24荷主研究者:2003/12/14(日) 01:59

http://www.hokkoku.co.jp/_today/H20031213002.htm
2003年12月13日更新 北國新聞
能越道高架化で室町期の遺構守れ 七尾城跡ふもと 工費35億円増でも保護優先

 七尾城跡のふもとの地下に広がる室町期の城下町遺構を能越自動車道の土盛り工法による九十万トンもの巨大な重量圧から守るため、国土交通省金沢河川国道事務所は十二日までに、九百メートル間で高架橋方式の採用を正式に決めた。土盛り工法に比べて工費は約三十五億円膨れるものの、県教委などの強い要望を受け、全国屈指の規模を誇る山城を支えた城下町遺構に配慮した。

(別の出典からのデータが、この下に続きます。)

==> src/rtl/gpio_bank_pkg.sv <==
package gpio_bank_pkg;

  localparam int WORD_W = 32;

  // Configuration word bit positions (decoded by the pad slice)
  localparam int CFG_OD_BIT   = 31;
  localparam int CFG_DIRQ_BIT = 27;
  localparam int CFG_FALL_BIT = 26;
  localparam int CFG_RISE_BIT = 25;
  localparam int CFG_LVL_BIT  = 24;

  typedef struct packed {
    logic       open_drain;
    logic       direct_irq;
    logic       trig_fall;
    logic       trig_rise;
    logic       trig_level;
    logic [2:0] func_sel;
  } pad_cfg_t;

  typedef struct packed {
    logic in_off;   // input enable, active low
    logic out_off;  // output enable, active low
    logic level;
  } pad_val_t;

  localparam pad_val_t VAL_RESET = '{in_off: 1'b1, out_off: 1'b1, level: 1'b0};

  function automatic pad_cfg_t cfg_from_word(input logic [WORD_W-1:0] w);
    pad_cfg_t c;
    c.open_drain = w[CFG_OD_BIT];
    c.direct_irq = w[CFG_DIRQ_BIT];
    c.trig_fall  = w[CFG_FALL_BIT];
    c.trig_rise  = w[CFG_RISE_BIT];
    c.trig_level = w[CFG_LVL_BIT];
    c.func_sel   = w[2:0];
    return c;
  endfunction

  function automatic logic [WORD_W-1:0] cfg_to_word(input pad_cfg_t c);
    logic [WORD_W-1:0] w;
    w = '0;
    w[CFG_OD_BIT]   = c.open_drain;
    w[CFG_DIRQ_BIT] = c.direct_irq;
    w[CFG_FALL_BIT] = c.trig_fall;
    w[CFG_RISE_BIT] = c.trig_rise;
    w[CFG_LVL_BIT]  = c.trig_level;
    w[2:0]          = c.func_sel;
    return w;
  endfunction

  // Trigger evaluation: level mode reuses rise/fall as high/low detect
  function automatic logic trigger_fires(input pad_cfg_t c, input logic cur, input logic prv);
    logic up, down;
    up   = cur & ~prv;
    down = ~cur & prv;
    if (c.trig_level)
      return (c.trig_rise & cur) | (c.trig_fall & ~cur);
    else
      return (c.trig_rise & up) | (c.trig_fall & down);
  endfunction

  // Returns {enable, level} for the pad driver
  function automatic logic [1:0] drive_of(input pad_val_t v, input logic od);
    logic en;
    en = ~v.out_off;
    if (od)
      return {en & ~v.level, 1'b0};
    else
      return {en, v.level};
  endfunction

endpackage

 高架方式を採用するのは、七尾市小池川原町―竹町間。一帯は室町幕府の管領職も務めた能登畠山氏が城下町を営んだ場所で、市教委が一九九五(平成七)年度から四年がかりで行った部分調査では、七尾城の総構えや町屋、武家屋敷、寺院跡とみられる礎石のほか、当時の町人たちが使っていたゲタなどの生活具も出土している。

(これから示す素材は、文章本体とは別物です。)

**config.mk**
```make
export PLATFORM = sky130hd
export DESIGN_NAME = err_report_capture
export DESIGN_NICKNAME = d
export VERILOG_FILES = /design/src/rtl/erc_pkg.sv /design/src/rtl/err_store.sv /design/src/rtl/rd_path.sv /design/src/rtl/err_report_capture.sv
export SDC_FILE = /design/constraint.sdc
export NUM_CORES = 1
export LEC_CHECK = 0
export BUFFER_PORTS_ARGS = -buffer_cell sky130_fd_sc_hd__buf_2
export CELL_PAD_IN_SITES_DETAIL_PLACEMENT = 1
export CELL_PAD_IN_SITES_GLOBAL_PLACEMENT = 2
export CORE_MARGIN = 8
export CORE_UTILIZATION = 35
export CTS_BUF_LIST = sky130_fd_sc_hd__clkbuf_2 sky130_fd_sc_hd__clkbuf_4 sky130_fd_sc_hd__clkbuf_8
export CTS_CLUSTER_DIAMETER = 200
export CTS_CLUSTER_SIZE = 24
export DETAILED_ROUTE_END_ITERATION = 7
export PLACE_DENSITY = 0.85
export SETUP_SLACK_MARGIN = 0.15
export SKIP_CTS_REPAIR_TIMING = 1
export SKIP_LAST_GASP = 1
export SLEW_MARGIN = 20
export SYNTH_ARGS = -nofsm -noshare
export SYNTH_HDL_FRONTEND = slang
export SYNTH_SLANG_ARGS = --single-unit
```
**constraint.sdc**
```tcl
create_clock -name clk -period 1.05 [get_ports clk]
set_input_delay 0.21 -clock clk [delete_from_list [all_inputs] [get_ports clk]]
set_output_delay 0.21 -clock clk [all_outputs]
set_load 0.01 [all_outputs]
```
**src/rtl/erc_pkg.sv**
```systemverilog
package erc_pkg;
  localparam int TYPE_W = 4;

  typedef enum logic [1:0] {
    EK_NONE   = 2'd0,
    EK_SINGLE = 2'd1,
    EK_DOUBLE = 2'd2,
    EK_OTHER  = 2'd3
  } err_kind_e;

  // maps the four-bit type code carried in the message word to a class
  function automatic err_kind_e classify(input logic [TYPE_W-1:0] code);
    err_kind_e k;
    case (code)
      4'b0000: k = EK_NONE;
      4'b0001: k = EK_SINGLE;
      4'b0010: k = EK_DOUBLE;
      default: k = EK_OTHER;
    endcase
    return k;
  endfunction

  // next shift register value: move toward bit 0, serial input enters at top
  function automatic logic [66:0] shift_one(input logic [66:0] cur, input logic sin);
    return {sin, cur[66:1]};
  endfunction
endpackage

```
**src/rtl/err_store.sv**
```systemverilog
module err_store
  import erc_pkg::*;
#(
  parameter int SYN_W = 32,
  parameter int MSG_W = 67
) (
  input  logic             clk,
  input  logic             rst,
  input  logic [SYN_W-1:0] syn_i,
  input  logic [MSG_W-1:0] msg_i,
  input  logic             valid_i,
  output logic [MSG_W-1:0] msg_q_o,
  output logic             upd_o,
  output logic             flag_o,
  output err_kind_e        kind_o
);
  logic [SYN_W-1:0] syn_q;
  logic [MSG_W-1:0] msg_q;
  logic             upd_q;

  always_ff @(posedge clk) begin
    if (rst) begin
      syn_q <= '0;
      msg_q <= '0;
      upd_q <= 1'b0;
    end else begin
      upd_q <= valid_i;
      if (valid_i) begin
        syn_q <= syn_i;
        msg_q <= msg_i;
      end
    end
  end

  assign msg_q_o = msg_q;
  assign upd_o   = upd_q;
  assign flag_o  = |syn_q;
  assign kind_o  = classify(msg_q[TYPE_W-1:0]);


  flag_follow_chk: assert property (@(posedge clk) disable iff (rst)
    valid_i |=> (flag_o == ($past(syn_i) != '0)));


  msg_hold_chk: assert property (@(posedge clk) disable iff (rst)
    !valid_i |=> ($stable(msg_q) && $stable(syn_q)));
endmodule

```
**src/rtl/rd_path.sv**
```systemverilog
module rd_path
  import erc_pkg::*;
#(
  parameter int MSG_W = 67
) (
  input  logic             clk,
  input  logic             rst,
  input  logic [MSG_W-1:0] cap_data_i,
  input  logic             upd_i,
  input  logic             hold_i,
  input  logic             load_i,
  input  logic             shift_i,
  input  logic             sin_i,
  output logic             sout_o,
  output logic             overrun_o
);
  logic [MSG_W-1:0] cap_q;
  logic [MSG_W-1:0] sr_q;
  logic             ovr_q;

  // named events for the assertions
  logic cap_take;
  logic cap_block;
  logic sr_load;
  logic sr_shift;

  assign cap_take  = upd_i & ~hold_i;
  assign cap_block = upd_i &  hold_i;
  assign sr_load   = load_i & hold_i;
  assign sr_shift  = shift_i & ~sr_load;

  always_ff @(posedge clk) begin
    if (rst) begin
      cap_q <= '0;
    end else if (cap_take) begin
      cap_q <= cap_data_i;
    end
  end

  always_ff @(posedge clk) begin
    if (rst) begin
      sr_q <= '0;
    end else if (sr_load) begin
      sr_q <= cap_q;
    end else if (sr_shift) begin
      sr_q <= shift_one(sr_q, sin_i);
    end
  end

  always_ff @(posedge clk) begin
    if (rst) begin
      ovr_q <= 1'b0;
    end else if (cap_block) begin
      ovr_q <= 1'b1;
    end else if (sr_load) begin
      ovr_q <= 1'b0;
    end
  end

  assign sout_o    = sr_q[0];
  assign overrun_o = ovr_q;


  cap_take_chk: assert property (@(posedge clk) disable iff (rst)
    (upd_i && !hold_i) |=> (cap_q == $past(cap_data_i)));


  cap_frozen_chk: assert property (@(posedge clk) disable iff (rst)
    hold_i |=> $stable(cap_q));


  no_load_chk: assert property (@(posedge clk) disable iff (rst)
    (load_i && !hold_i && !shift_i) |=> $stable(sr_q));


  sin_entry_chk: assert property (@(posedge clk) disable iff (rst)
    (shift_i && !(load_i && hold_i)) |=> (sr_q[MSG_W-1] == $past(sin_i)));


  ovr_set_chk: assert property (@(posedge clk) disable iff (rst)
    (upd_i && hold_i) |=> overrun_o);


  ovr_sticky_chk: assert property (@(posedge clk) disable iff (rst)
    (overrun_o && !(load_i && hold_i)) |=> overrun_o);
endmodule

```
**src/rtl/err_report_capture.sv**
```systemverilog
module err_report_capture
  import erc_pkg::*;
#(
  parameter int SYN_W = 32,
  parameter int MSG_W = 67
) (
  input  logic             clk,
  input  logic             rst,
  input  logic [SYN_W-1:0] syndrome_i,
  input  logic [MSG_W-1:0] rpt_msg_i,
  input  logic             rpt_valid_i,
  output logic             err_flag_o,
  output logic [1:0]       err_kind_o,
  input  logic             tap_hold_i,
  input  logic             tap_load_i,
  input  logic             tap_shift_i,
  input  logic             tap_sin_i,
  output logic             tap_sout_o,
  output logic             tap_overrun_o,
  input  logic             usr_hold_i,
  input  logic             usr_load_i,
  input  logic             usr_shift_i,
  input  logic             usr_sin_i,
  output logic             usr_sout_o,
  output logic             usr_overrun_o
);
  localparam int NPATH = 2;

  logic [MSG_W-1:0] msg_q;
  logic             upd;
  err_kind_e        kind;

  logic [NPATH-1:0] hold_v, load_v, shift_v, sin_v, sout_v, ovr_v;

  err_store #(.SYN_W(SYN_W), .MSG_W(MSG_W)) u_store (
    .clk     (clk),
    .rst     (rst),
    .syn_i   (syndrome_i),
    .msg_i   (rpt_msg_i),
    .valid_i (rpt_valid_i),
    .msg_q_o (msg_q),
    .upd_o   (upd),
    .flag_o  (err_flag_o),
    .kind_o  (kind)
  );

  assign err_kind_o = kind;

  // index 0: test-access path, index 1: user path
  assign hold_v  = {usr_hold_i,  tap_hold_i};
  assign load_v  = {usr_load_i,  tap_load_i};
  assign shift_v = {usr_shift_i, tap_shift_i};
  assign sin_v   = {usr_sin_i,   tap_sin_i};

  for (genvar g = 0; g < NPATH; g++) begin : g_path
    rd_path #(.MSG_W(MSG_W)) u_path (
      .clk        (clk),
      .rst        (rst),
      .cap_data_i (msg_q),
      .upd_i      (upd),
      .hold_i     (hold_v[g]),
      .load_i     (load_v[g]),
      .shift_i    (shift_v[g]),
      .sin_i      (sin_v[g]),
      .sout_o     (sout_v[g]),
      .overrun_o  (ovr_v[g])
    );
  end

  assign tap_sout_o    = sout_v[0];
  assign tap_overrun_o = ovr_v[0];
  assign usr_sout_o    = sout_v[1];
  assign usr_overrun_o = ovr_v[1];


  path_indep_chk: assert property (@(posedge clk) disable iff (rst)
    (!tap_hold_i && usr_hold_i && upd) |=> (usr_overrun_o && $stable(tap_overrun_o)));
endmodule

```
======== Yosys cells after proc, flatten, opt, wreduce, memory -nomap -nowiden ========
Index checks and enable logic that the tools add are counted.
cells by class
  equality and inequality tests ........... 2
  multiplexer cells ....................... 9
  bitwise logic cells ..................... 12
  reduce and logical (&&, ||, !) cells .... 6
operators by type and width
  operator                                                          count
  67-bit two-way mux                                                4
  32-bit OR reduction                                               1
  1-bit AND                                                         8
  2-bit nonzero test                                                4
  2-bit one-hot mux with 3 select lines                             1
  4-bit by 1-bit == test with 1-bit output (second input constant)  1
  4-bit by 2-bit == test with 1-bit output (second input constant)  1
  4-bit logical NOT                                                 1
  1-bit two-way mux                                                 4
  1-bit inverter                                                    4
word-level totals
  register bits ........................... 370
  logic and storage cells ................. 38

======== Longest topological paths before layout ========
Gate-level depths: netlist of run 1.
  word-level depth ........................ 5
  mapped depth ............................ 5
  depth with buffers taken out ............ 3

======== Modules after synthesis ========
Synthesis of run 1 repeated with hierarchy kept, for this count alone.
second synthesis, totals
  cells, all modules ...................... 1520
  area, all modules ....................... 14694.1 µm²
modules (own cells, without submodules)
  module     instances  cells each  area each (µm²)
  rd_path    2          593         5509.0
  err_store  1          334         3676.0

======== Least setup slack after synthesis of run 1 ========
OpenSTA, ideal clock, no wires.
  kind .................................... reg2out
  start point ............................. register u_store.syn_q[1]
  end point ............................... output port err_flag_o
  arrival time ............................ 0.964 ns
  setup slack ............................. -0.124 ns
  cell stages (with the launch flop) ...... 4
  buffers on the path ..................... 0
  cell sequence ........................... dfxtp_1 nor4_1 nand4_1 or2_2
on the way
  cells in the longest elaborated chain, start to end .. 1
RTL lines
  element                   line                      text
  start: declaration        err_store.sv:17           logic [SYN_W-1:0] syn_q;
  start signal: assignment  err_store.sv:29           syn_q <= syn_i;
  32-bit OR reduction       err_store.sv:37           assign flag_o = |syn_q;
  end: declaration          err_report_capture.sv:12  output logic err_flag_o,
Every way passes these cells.

======== Final worst setup path of run 1 ========
  start point ............................. register u_store.syn_q[24]
  end point ............................... output port err_flag_o
Same word-level chain as after synthesis.

==> flow_metrics.env, run 1 <==
export IMPL_muxShareOfSynthArea_pct=16.6
export IMPL_hold_class="primary input to flip-flop"
export IMPL_fin_setup_tns_ns=-24.49
export IMPL_tightest_slew_ns=0.382
export IMPL_worst_ep_required_time_ns=0.84
export IMPL_powerDensity_nw_per_um2=1310
export IMPL_placementRows=73
export IMPL_finalClockSkew_ns=0.0302
export IMPL_cts_buffers_inserted=19
export IMPL_vias=11262
export IMPL_dieArea_um2=46800
export IMPL_first_iter_violations=450
export IMPL_die_x_um=216
export IMPL_synth_xor_area_share_pct=0
export IMPL_grt_pass1_vias=10934
export IMPL_synth_top_area_share_pct=52.8
export IMPL_setup_viol_count_final=142
export IMPL_clk_path_buf_depth=3
export IMPL_drt_total_wl_mm=39.7
export IMPL_slew_violations=0
export IMPL_critPathKind="flip-flop to primary output"
export IMPL_ys_ff_latch=370
export IMPL_io_buffers=116
export IMPL_slew_headroom_pct=74.5
export IMPL_first_pass_iters=4
export IMPL_finalCritPeriodShare_pct=198
export IMPL_min_period_ns=2.07
export IMPL_antenna_cells=0
export IMPL_placed_cells=2097
export IMPL_switching_share_pct=26.8
export IMPL_synth_area_leaders="dfxtp_1 (53%), mux2i_1 (17%), nand2_1 (7.2%), a211oi_1 (7.2%), nor2_1 (6.3%)"
export IMPL_switching_power_uw=6630
export IMPL_ant_nets=0
export IMPL_critical_path_arrival_ns=1.86
export IMPL_area_growth_pct=34.0
export IMPL_cp_end_kind="primary output"
export IMPL_final_nets=1834
export IMPL_final_setup_worst_slack_ns=-1.02
export IMPL_start_kind="flip-flop"
export IMPL_drv_cap=0
export IMPL_dpl_worst_slack_ns=-0.397
export IMPL_start_util_pct=35.4
export IMPL_clk_root_buffer_cell="clkbuf_8"
export IMPL_synth_adder_area_share_pct=0
export IMPL_synth_nets=1630
export IMPL_syn_inst=1520
export IMPL_ys_types=20
export IMPL_clkTransAtPathRegs_ns=0.15
export IMPL_seq_area_frac_synth_pct=52.8
export IMPL_synth_simple_area_share_pct=14.3
export IMPL_core_region_area_um2=39600
export IMPL_status="complete, but fails checks"
export IMPL_cts_tree="built"
export IMPL_violations="setup timing"
export IMPL_die_height_um=216
export IMPL_track_usage_pct=13.9
export IMPL_grt_pass1_wl_mm=55.6
export IMPL_antenna_found_initial=0
export IMPL_p_int_uw=18100
export IMPL_drc=0
export IMPL_grt_setup_unrepaired="yes"
export IMPL_clock_latency_ns=0.58
export IMPL_gp_congestion=0.715
export IMPL_clock_sinks=370
export IMPL_comb_power_share_pct=13.6
export IMPL_vias_per_cell=5.01
export IMPL_grt_max_degree=65
export IMPL_routedWlPerCell_um=17.6
export IMPL_drive_gt1_share_pct=28.0
export IMPL_yosys_area_top_type="dfxtp_1"
export IMPL_hpwl_mm=23.2
export IMPL_synth_compound_area_share_pct=12.1
export IMPL_io_pins=117
export IMPL_synth_top_family_by_area="multiplexers"
export IMPL_hold_violations=0
export IMPL_synthesis_area_um2=14000
export IMPL_max_freq_mhz=482
export IMPL_h_tree_depth=1
export IMPL_yosys_warnings=0
export IMPL_pwr_share_clk_pct=24.7
export IMPL_grt_overflow=0
export IMPL_crit_fanout=2
export IMPL_syn_avg_cell_area_um2=9.23
export IMPL_fin_util_pct=47.4
export IMPL_p_leak_uw=0.00849
export IMPL_p_seq_share_pct=61.7
export IMPL_ir_worst_vdd_v=0.00104
export IMPL_fin_cells=2249
[registers in the layout, indices dropped and copies added (netlist names)]
| name | cells |
|---|---|
| u_store.msg_q_o | 67 |
| g_path.u_path.sr_q | 134 |
| u_store.upd_o | 1 |
| u_store.syn_q | 32 |
| g_path.u_path.cap_q | 134 |
| g_path.u_path.overrun_o | 2 |
[cell type report]
class                   instances  area (um^2)
multi-input cells            1026         7390
repair buffers                307         3050
clock inverters                 2         23.8
clock buffers                  19          262
well taps                     525          657
flip-flops and latches        370         7420
fillers                      4371        20800
[path summary, 6_finish.rpt]
check	cells after the start	end	slack, ns	from
worst max-delay path	4	err_flag_o	-1.02	u_store.syn_q[24]
worst min-delay path	3	g_path[0].u_path.sr_q[14]	0.04	tap_load_i
worst max register to register	5	g_path[0].u_path.cap_q[13]	-0.25	u_store.upd_o
worst min register to register	2	g_path[1].u_path.cap_q[62]	0.47	g_path[1].u_path.cap_q[62]
[per-layer routing]
metal  up-vias  GRT usage, %  part of all wire, %
met4         0          2.52                  1.6
met3        34          2.62                  3.1
met2       121          24.7                   51
met1      5542          17.4                   44
li1       5565             -                    -
met5         -             0                    0
[cell usage after synthesis]
master / n
dfxtp_1: 370
nand2_1: 269
nor2_1: 235
mux2i_1: 233
a211oi_1: 134
a21oi_1: 134
clkbuf_1: 54
buf_2: 43
buf_1: 16
buf_6: 8
nor4_1: 8
buf_4: 3
a22oi_1: 2
and2b_1: 2
nand2b_1: 2
nand4_1: 2
or3_1: 2
nand2_2: 1
nor2b_1: 1
or2_2: 1
[cells by family after synthesis]
logic type             count (synthesis)
buffers and inverters                124
multiplexers                         233
AO/OA/AOI/OAI                        270
flip-flops                           370
AND/OR/NAND/NOR                      523
[cell usage in the layout, fill, tap and decap left out, types with 2 or more instances in the layout]
cell type / n
dfxtp_2: 7
buf_12: 39
nand4_1: 2
nor4_1: 4
nand2_1: 149
mux2i_1: 233
dfxtp_1: 361
clkbuf_16: 12
clkbuf_8: 19
a21oi_1: 17
and2b_4: 2
dlygate4sd3_1: 105
buf_4: 33
nand2_2: 16
nor4_4: 3
nor2_1: 235
buf_6: 10
buf_2: 106
buf_8: 2
or3_4: 2
a211oi_1: 134
nand2_4: 105
a21oi_2: 117
dfxtp_4: 2
[power by group through the flow]
stage	registers (uW)	clock network (uW)	logic (uW)
2_1_floorplan	15200	0	1850
3_3_place_gp	15400	0	2500
3_5_place_dp	15400	0	2570
4_1_cts	15100	6380	2590
5_1_grt	15300	6870	3650
6_report	15200	6100	3360
[through the flow]
stage / power, uW / hold WS (ns) / cell area, um^2
floorplan: 17100 / 0.357 / 14400
global placement: 17900 / 0.441 / 15600
detailed placement: 18000 / 0.447 / 15600
CTS: 24100 / -0.204 / 15800
global route: 25900 / 0.00299 / 18800
finish: 24700 / 0.0375 / 18800
[critical path: stages (launching register included)]
cell	delay [ns]
dfxtp_1	0.35
nor4_1	0.34
nand4_1	0.17
or2_4	0.27
buf_2	0.14
(Power assumes the default switching activity.)
==> inputs of run 2 (changes only) <==
--- a/config.mk
+++ b/config.mk
@@ -5,16 +5,17 @@
 export SDC_FILE = /design/constraint.sdc
 export NUM_CORES = 1
 export LEC_CHECK = 0
+export ABC_AREA = 1
 export BUFFER_PORTS_ARGS = -buffer_cell sky130_fd_sc_hd__buf_2
 export CELL_PAD_IN_SITES_DETAIL_PLACEMENT = 1
 export CELL_PAD_IN_SITES_GLOBAL_PLACEMENT = 2
 export CORE_MARGIN = 8
-export CORE_UTILIZATION = 35
+export CORE_UTILIZATION = 32
 export CTS_BUF_LIST = sky130_fd_sc_hd__clkbuf_2 sky130_fd_sc_hd__clkbuf_4 sky130_fd_sc_hd__clkbuf_8
 export CTS_CLUSTER_DIAMETER = 200
 export CTS_CLUSTER_SIZE = 24
 export DETAILED_ROUTE_END_ITERATION = 7
-export PLACE_DENSITY = 0.85
+export PLACE_DENSITY = 0.84
 export SETUP_SLACK_MARGIN = 0.15
 export SKIP_CTS_REPAIR_TIMING = 1
 export SKIP_LAST_GASP = 1
==> flow_metrics.env, run 2 <==
export IMPL_synth_area_leaders="dfxtp_1 (52%), nand2_1 (23%), a21oi_1 (12%), o21ai_1 (3.6%), buf_2 (2.0%)"
export IMPL_drc=0
export IMPL_synth_edf_count=0
export IMPL_clock_sinks=370
export IMPL_final_cell_mix="nand2_1 (689), dfxtp_1 (361), a21oi_1 (229), nand2_4 (125), a21oi_2 (122)"
export IMPL_final_setup_worst_slack_ns=-0.685
export IMPL_slew_violations=0
export IMPL_final_nets=2290
export IMPL_crit_fanout=2
export IMPL_h_tree_depth=1
export IMPL_ys_ff_latch=370
export IMPL_yosys_area_top_type="dfxtp_1"
export IMPL_syn_inst=1937
export IMPL_dieArea_um2=51200
export IMPL_die_height_um=226
export IMPL_clkTransAtPathRegs_ns=0.15
export IMPL_layout_commonest_cell="nand2_1"
export IMPL_grt_max_degree=73
export IMPL_synthesis_area_um2=14100
export IMPL_track_usage_pct=15.3
export IMPL_critPathKind="flip-flop to primary output"
export IMPL_synth_common_cells="nand2_1 (851), dfxtp_1 (370), a21oi_1 (351)"
export IMPL_cp_end_kind="primary output"
export IMPL_ys_types=21
export IMPL_fin_cells=2772
export IMPL_max_freq_mhz=576
export IMPL_ir_worst_vdd_v=0.000910
export IMPL_io_buffers=116
export IMPL_hold_violations=0
export IMPL_vias_per_cell=4.92
export IMPL_min_period_ns=1.73
export IMPL_yosysMostFrequentCell="nand2_1"
export IMPL_first_iter_violations=575
export IMPL_antenna_found_initial=0
export IMPL_core_region_area_um2=43900
export IMPL_area_growth_pct=41.8
export IMPL_synth_nets=2047
export IMPL_status="complete, but fails checks"
export IMPL_cts_buffers_inserted=19
export IMPL_p_leak_uw=0.00792
export IMPL_grt_pass1_vias=13425
export IMPL_clk_path_buf_depth=3
export IMPL_yosys_warnings=0
export IMPL_die_x_um=226
export IMPL_clk_root_buffer_cell="clkbuf_8"
export IMPL_first_pass_iters=4
export IMPL_finalPower_uw=25200
export IMPL_syn_avg_cell_area_um2=7.30
export IMPL_worst_ep_required_time_ns=0.84
export IMPL_ant_nets=0
export IMPL_seq_area_frac_synth_pct=52.4
export IMPL_start_kind="flip-flop"
export IMPL_routedWlPerCell_um=17.6
export IMPL_drv_cap=0
export IMPL_setup_viol_count_final=141
export IMPL_gp_congestion=0.725
export IMPL_start_util_pct=32.2
export IMPL_grt_overflow=0
export IMPL_drive_gt1_share_pct=27.4
export IMPL_tightest_slew_ns=0.411
export IMPL_yosys_most_used_dff="dfxtp_1"
export IMPL_drt_total_wl_mm=48.9
export IMPL_clock_latency_ns=0.60
export IMPL_powerDensity_nw_per_um2=1260
export IMPL_cts_tree="built"
export IMPL_grt_pass1_wl_mm=66.3
export IMPL_placementRows=77
export IMPL_synth_top_area_share_pct=52.4
export IMPL_finalCritPeriodShare_pct=165
export IMPL_placed_cells=2605
export IMPL_hold_class="primary input to flip-flop"
export IMPL_finalClockSkew_ns=0.0615
export IMPL_fillers=5167
export IMPL_violations="setup timing"
export IMPL_hpwl_mm=27.3
export IMPL_ys_async_sr_fraction_pct=0
export IMPL_holdWs_ns=0.0175
export IMPL_grt_setup_unrepaired="yes"
export IMPL_vias=13641
export IMPL_slew_headroom_pct=72.6
export IMPL_critical_path_arrival_ns=1.52
export IMPL_io_pins=117
[run 2: final cells by class]
type | count | area [um^2] | area share [%]
Tap cell | 592 | 741 | 3.69
Timing Repair inverter | 2 | 46.3 | 0.231
Clock buffer | 19 | 262 | 1.30
Antenna cell | 1 | 2.50 | 0.0125
Clock inverter | 1 | 16.3 | 0.0811
Timing Repair Buffer | 368 | 3940 | 19.6
Inverter | 23 | 130 | 0.649
Sequential cell | 370 | 7430 | 37.0
Multi-Input combinational cell | 1396 | 7490 | 37.3
[run 2: critical path, stage by stage, from the launching register on]
cell,delay (ns)
dfxtp_1,0.34
nor2_1,0.10
and2_4,0.15
nand2_2,0.06
nor2_2,0.09
nand2_1,0.07
buf_2,0.14
[run 2: final timing paths]
check / startpoint / end / slack [ns] / cells past startpoint
max: u_store.syn_q[4] / err_flag_o / -0.68 / 6
min: rpt_valid_i / u_store.msg_q_o[28] / 0.02 / 4
max reg2reg: u_store.upd_o / g_path[0].u_path.cap_q[52] / -0.34 / 7
min reg2reg: u_store.syn_q[19] / u_store.syn_q[19] / 0.47 / 2
[run 2: cells by family after synthesis]
| logic type | share of synthesized area (%) |
|---|---|
| flip-flops | 52.4 |
| AO/OA/AOI/OAI | 18.2 |
| AND/OR/NAND/NOR | 23.8 |
| buffers and inverters | 5.57 |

 能越道にかかるエリアにも発掘の範囲を広げれば、旧城下町の遺構が大量出土することは確実で、仮に土盛り工法を取れば、地下の遺構に対して一平方メートル当たり千トンの重量圧が加わる。九百メートル間の合計では九十万トンの重さとなり、通行車の重量も加算されて遺構が激しく損傷する懸念もある。このため文化庁にも打診した県、市教委などから保護策を講じるよう国交省側に要望が出ていた。

 工費は土盛りなら十五億円だが、高架橋方式では五十億円と三倍強にも跳ね上がる。高架橋は暫定二車線の幅約二十二メートルで、地上からの高さは十―十五メートル。橋脚部以外は遺構が守られる。同省は来年度から高架橋の詳細設計に入ることにしており、事業を担当する金沢河川国道事務所調査第二課は「文化財保護と工費予算などの点を考慮しながら結論を出した」としている。